→ **Task to carry out**:
Restate word for word, and only, the lines that extend from the line containing "r[p] <= rn[p];" through the end of the records below.

→ **Data for analysis**:
This design comes from an exercise in tuning for small area, a short achievable clock period and few clock cycles on the open sky130 flow, not from production work. In this exercise RTL edits were held to simulation tests only and were not proved equivalent to the original.

v29:
==> module fitnessRanker, before the edit <==
module fitnessRanker (
    input  logic        CLK,
    input  logic        RESET,
    input  logic        clearAll,    
    input  logic        snap,        
    input  logic        ins,
    input  logic [2:0]  insPair,
    input  logic [10:0] keyA,
    input  logic [10:0] keyB,
    output logic [63:0] rankOf,      
    output logic [175:0] keysNext,   
    output logic [10:0] bestNext     
);
    logic [10:0] D [16];
    logic [3:0]  r [16];
    logic [16-1:0] v;
    logic        snapped;
    logic [10:0] best;
    logic [16-1:0] wA, wB;    
    logic [16-1:0] ltA, ltB;  
    logic [16-1:0] leA, leB;
    logic        bFirst;
    logic [16-1:0] thA, thB;  
    logic [3:0]  rankA, rankB;
    logic [3:0]  rn [16];
    logic [10:0] dn [16];
    logic [10:0] m;
    logic        mLt;
    function automatic logic lt11(input logic [10:0] a, input logic [10:0] b);
        logic [15:0] l, g, e;
        l = '0;
        e = '1;
        for (int i = 0; i < 11; i++)
        begin
            l[i] = !a[i] && b[i];
            g[i] = a[i] && !b[i];
            e[i] = !l[i] && !g[i];
        end
        for (int w = 1; w < 16; w = w * 2)
            for (int i = 0; i + w < 16; i = i + 2 * w)
            begin
                l[i] = l[i + w] || (e[i + w] && l[i]);
                e[i] = e[i + w] && e[i];
            end
        lt11 = l[0];
    endfunction
    function automatic logic [3:0] thermCount(input logic [15:0] t);
        thermCount[3] = t[7];
        thermCount[2] = t[11] || (t[3] && !t[7]);
        thermCount[1] = t[13] || (t[9] && !t[11]) || (t[5] && !t[7]) || (t[1] && !t[3]);
        thermCount[0] = t[14] || (t[12] && !t[13]) || (t[10] && !t[11]) || (t[8] && !t[9])
                      || (t[6] && !t[7]) || (t[4] && !t[5]) || (t[2] && !t[3]) || (t[0] && !t[1]);
    endfunction
    always_comb
    begin
        for (int p = 0; p < 16; p++)
        begin
            wA[p]  = ins && rankOf[4*p +: 4] == {insPair, 1'b0};
            wB[p]  = ins && rankOf[4*p +: 4] == {insPair, 1'b1};
            ltA[p] = lt11(keyA, D[p]);
            ltB[p] = lt11(keyB, D[p]);
            leA[p] = v[p] && !ltA[p];
            leB[p] = v[p] && !ltB[p];
        end
        bFirst = lt11(keyB, keyA);
        thA = '0;
        thB = '0;
        for (int k = 0; k < 16; k++)
            for (int p = 0; p < 16; p++)
            begin
                thA[k] = thA[k] || (leA[p] && r[p] == k[3:0]);
                thB[k] = thB[k] || (leB[p] && r[p] == k[3:0]);
            end
        rankA = thermCount(bFirst ? {thA[14:0], 1'b1} : thA);
        rankB = thermCount(bFirst ? thB : {thB[14:0], 1'b1});
        for (int p = 0; p < 16; p++)
        begin
            if (wA[p])
                rn[p] = rankA;
            else if (wB[p])
                rn[p] = rankB;
            else if (ins && v[p] && ltA[p] && ltB[p])
                rn[p] = r[p] + 4'd2;
            else if (ins && v[p] && (ltA[p] || ltB[p]))
                rn[p] = r[p] + 4'd1;
            else
                rn[p] = r[p];
        end
        for (int p = 0; p < 16; p++)
        begin
            if (wA[p])
                dn[p] = keyA;
            else if (wB[p])
                dn[p] = keyB;
            else
                dn[p] = D[p];
            keysNext[11*p +: 11] = dn[p];
        end
        m   = bFirst ? keyB : keyA;
        mLt = bFirst ? lt11(keyB, best) : lt11(keyA, best);
        bestNext = (ins && mLt) ? m : best;
    end
    always_ff @(posedge CLK)
    begin
        for (int p = 0; p < 16; p++)
        begin
            r[p] <= rn[p];
            D[p] <= dn[p];
        end
    end
    always_ff @(posedge CLK)
    begin
        if (clearAll)
            best <= '1;
        else
            best <= bestNext;
    end
    always_ff @(posedge CLK)
    begin
        if (RESET || clearAll)
            v <= '0;
        else
            for (int p = 0; p < 16; p++)
            begin
                if (snapped)
                    v[p] <= (rankOf[4*p+1 +: 3] == 3'd0);
                else if (wA[p] || wB[p])
                    v[p] <= 1'b1;
            end
    end
    always_ff @(posedge CLK)
        snapped <= snap;
    always_ff @(posedge CLK)
    begin
        if (clearAll)
            for (int p = 0; p < 16; p++)
                rankOf[4*p +: 4] <= p[3:0];
        else if (snap)
            for (int p = 0; p < 16; p++)
                rankOf[4*p +: 4] <= rn[p];
    end
endmodule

→ **Solution for this task**:
            r[p] <= rn[p];
            D[p] <= dn[p];
        end
    end
    always_ff @(posedge CLK)
    begin
        if (clearAll)
            best <= '1;
        else
            best <= bestNext;
    end
    always_ff @(posedge CLK)
    begin
        if (RESET || clearAll)
            v <= '0;
        else
            for (int p = 0; p < 16; p++)
            begin
                if (snapped)
                    v[p] <= (rankOf[4*p+1 +: 3] == 3'd0);
                else if (wA[p] || wB[p])
                    v[p] <= 1'b1;
            end
    end
    always_ff @(posedge CLK)
        snapped <= snap;
    always_ff @(posedge CLK)
    begin
        if (clearAll)
            for (int p = 0; p < 16; p++)
                rankOf[4*p +: 4] <= p[3:0];
        else if (snap)
            for (int p = 0; p < 16; p++)
                rankOf[4*p +: 4] <= rn[p];
    end
endmodule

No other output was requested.